KUALA LUMPUR — The Finance Ministry (MOF) will collaborate with the Domestic Trade and Cost of Living Ministry (KPDN) to assess mechanisms related to the pricing of imported goods, following the recent strengthening of the ringgit.
Finance Minister Datuk Seri Amir Hamzah Azizan explained that the ringgit had appreciated by approximately 14% against the US dollar since the start of last year, and by about 6.5 to 7% against other major currencies.
“The strengthening of the ringgit is beneficial for imported goods, and the current challenge is ensuring that importers pass on the lower costs to consumers,” he said in a press conference after attending a walkabout at the MADANI Adopted Village programme in Kampung Pulau Betong.
Amir Hamzah added that while efforts are underway to monitor potential reductions in the prices of imported goods, not all price reductions are expected due to increased costs in recent years. A careful balance between current market conditions and existing cost structures is necessary, he noted.
On Malaysia’s economic outlook, Amir Hamzah pointed to data from the Department of Statistics Malaysia (DOSM), which revealed a resilient economy with a 6.3 per cent growth in the fourth quarter and 5.2 per cent for the entire year—among the highest in ASEAN.
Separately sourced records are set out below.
Background: an optimization exercise with open tools, aiming at small area and a short achievable clock period. Do not read the settings as production practice. RTL that was checked went through simulation tests only; none was proved equivalent to the original. Power is estimated from default activity; no workload was simulated.

==> flow/design.v <==
`default_nettype none
`timescale 1ns/1ps
package spi_ram_pkg;
    localparam logic [1:0] CMD_WR_ADDR = 2'b00;
    localparam logic [1:0] CMD_WR_DATA = 2'b01;
    localparam logic [1:0] CMD_RD_ADDR = 2'b10;
    localparam logic [1:0] CMD_RD_DATA = 2'b11;
endpackage
`default_nettype wire
`default_nettype none
`timescale 1ns/1ps
module spi_sp_ram #(
    parameter int WIDTH = 8,
    parameter int RINGS = 32,
    parameter int SLOTS = 8
) (
    input  logic                         clk,
    input  logic                         wload,
    input  logic [7:0]                   waddr,
    input  logic [WIDTH-1:0]             wdata,
    input  logic [7:0]                   raddr,
    output logic                         hit,
    output logic [WIDTH-1:0]             dout
);
    localparam int SW = $clog2(SLOTS);
    logic [SW-1:0]                 r_phase;
    logic [RINGS*SLOTS*WIDTH-1:0]  r_ring;
    logic [7:0]                    r_whi;
    logic [3:0]                    r_wlo;
    logic                          r_rhit;
    logic                          r_rhit2;
    logic [WIDTH-1:0]              r_rpre;
    logic [WIDTH-1:0]              w_rsel_tap;
    logic [RINGS-1:0]              r_rsel;
    logic [SW-1:0]                 w_phase_nx;
    logic [WIDTH-1:0]              w_tap [RINGS];
    assign w_phase_nx = r_phase + 1'b1;
    always_ff @(posedge clk) begin
        r_phase <= w_phase_nx;
        r_whi   <= (!wload && (w_phase_nx == waddr[SW-1:0])) ? (8'd1 << waddr[7:5]) : 8'd0;
        r_wlo   <= 4'd1 << waddr[4:3];
        r_rhit  <= (r_phase == raddr[SW-1:0]);
        r_rhit2 <= r_rhit;
        r_rpre  <= w_rsel_tap;
        r_rsel  <= RINGS'(1) << raddr[7:SW];
    end
    genvar r, k;
    generate
        for (r = 0; r < RINGS; r++) begin : g_ring
            logic w_we;
            assign w_we = r_whi[r / 4] && r_wlo[r % 4];
            for (k = 0; k < SLOTS - 1; k++) begin : g_slot
                always_ff @(posedge clk) begin
                    r_ring[(r*SLOTS + k)*WIDTH +: WIDTH] <= r_ring[(r*SLOTS + k + 1)*WIDTH +: WIDTH];
                end
            end
            assign w_tap[r] = r_ring[(r*SLOTS + SLOTS - 1)*WIDTH +: WIDTH];
            always_ff @(posedge clk) begin
                r_ring[(r*SLOTS + SLOTS - 1)*WIDTH +: WIDTH] <=
                    w_we ? wdata : r_ring[(r*SLOTS)*WIDTH +: WIDTH];
            end
        end
    endgenerate
    always_comb begin
        w_rsel_tap = '0;
        for (int i = 0; i < RINGS; i++) w_rsel_tap = w_rsel_tap | (w_tap[i] & {WIDTH{r_rsel[i]}});
    end
    assign hit  = r_rhit2;
    assign dout = r_rpre;
endmodule
`default_nettype wire
`default_nettype none
`timescale 1ns/1ps
module spi_slave_ram_burst #(
    parameter int WIDTH     = 8,
    parameter int MEM_DEPTH = 256,
    parameter int AUTO_INC  = 1
) (
    input  logic clk,
    input  logic rst,
    input  logic SS_n,
    input  logic MOSI,
    output logic MISO,
    output logic busy,
    output logic frame_err
);
    logic             r_recv;
    logic             r_exec;
    logic             r_rdout;
    logic             r_done;
    logic             r_busy;
    logic [3:0]       r_cnt;
    logic [9:0]       r_shift;
    logic [7:0]       r_wr_addr;
    logic [7:0]       r_rd_addr;
    logic [7:0]       r_waddr;
    logic [7:0]       r_wdata;
    logic [7:0]       r_rbuf;
    logic             r_miso;
    logic             r_frame_err;
    logic [1:0]       w_cmd;
    logic [7:0]       w_payload;
    logic             w_hit;
    logic [7:0]       w_dout;
    logic             w_last;
    logic             w_wload;
    assign w_cmd     = r_shift[9:8];
    assign w_payload = r_shift[7:0];
    assign w_last    = (r_cnt == 4'd9);
    assign w_wload   = r_exec && (w_cmd == spi_ram_pkg::CMD_WR_DATA);
    spi_sp_ram #(
        .WIDTH (WIDTH)
    ) u_ram (
        .clk   (clk),
        .wload (w_wload),
        .waddr (r_waddr),
        .wdata (r_wdata),
        .raddr (r_rd_addr),
        .hit   (w_hit),
        .dout  (w_dout)
    );
    always_ff @(posedge clk) begin
        r_shift <= {r_shift[8:0], MOSI};
    end
    always_ff @(posedge clk) begin
        if (!r_busy || (r_recv && w_last))
            r_cnt <= '0;
        else if (r_recv || r_rdout)
            r_cnt <= r_cnt + 1'b1;
    end
    always_ff @(posedge clk) begin
        if (w_wload) begin
            r_waddr <= r_wr_addr;
            r_wdata <= w_payload;
        end
    end
    always_ff @(posedge clk) begin
        if (r_rdout)
            r_rbuf <= {r_rbuf[6:0], 1'b0};
        else if (w_hit)
            r_rbuf <= w_dout;
    end
    always_ff @(posedge clk or posedge rst) begin
        if (rst) begin
            r_recv      <= 1'b0;
            r_exec      <= 1'b0;
            r_rdout     <= 1'b0;
            r_done      <= 1'b0;
            r_busy      <= 1'b0;
            r_wr_addr   <= '0;
            r_rd_addr   <= '0;
            r_miso      <= 1'b0;
            r_frame_err <= 1'b0;
        end else begin
            r_recv      <= (!r_busy && !SS_n) || (r_recv && !SS_n && !w_last);
            r_exec      <= r_recv && !SS_n && w_last;
            r_rdout     <= (r_exec && !SS_n && (w_cmd == spi_ram_pkg::CMD_RD_DATA)) ||
                           (r_rdout && !SS_n && (r_cnt != 4'd8));
            r_done      <= (r_exec && !SS_n && (w_cmd != spi_ram_pkg::CMD_RD_DATA)) ||
                           (r_rdout && !SS_n && (r_cnt == 4'd8)) ||
                           (r_done && !SS_n);
            r_busy      <= !SS_n;
            r_miso      <= r_rdout && !SS_n && (r_cnt != 4'd8) && r_rbuf[7];
            r_frame_err <= r_recv && SS_n;
            if (r_exec) begin
                case (w_cmd)
                    spi_ram_pkg::CMD_WR_ADDR: r_wr_addr <= w_payload;
                    spi_ram_pkg::CMD_WR_DATA: r_wr_addr <= r_wr_addr + 1'b1;
                    spi_ram_pkg::CMD_RD_ADDR: r_rd_addr <= w_payload;
                    default:                  r_rd_addr <= r_rd_addr + 1'b1;
                endcase
            end
        end
    end
    assign MISO      = r_miso;
    assign busy      = r_busy;
    assign frame_err = r_frame_err;
endmodule
`default_nettype wire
“The economic performance reflects the success of the government’s comprehensive reforms, including social protection measures and targeted interventions aimed at ensuring that the benefits of growth are widely shared,” he said.
He also highlighted that the stronger ringgit and improved economic performance have contributed to greater public confidence, citing increased consumer spending and mobility as indicators of stronger purchasing power and economic stability.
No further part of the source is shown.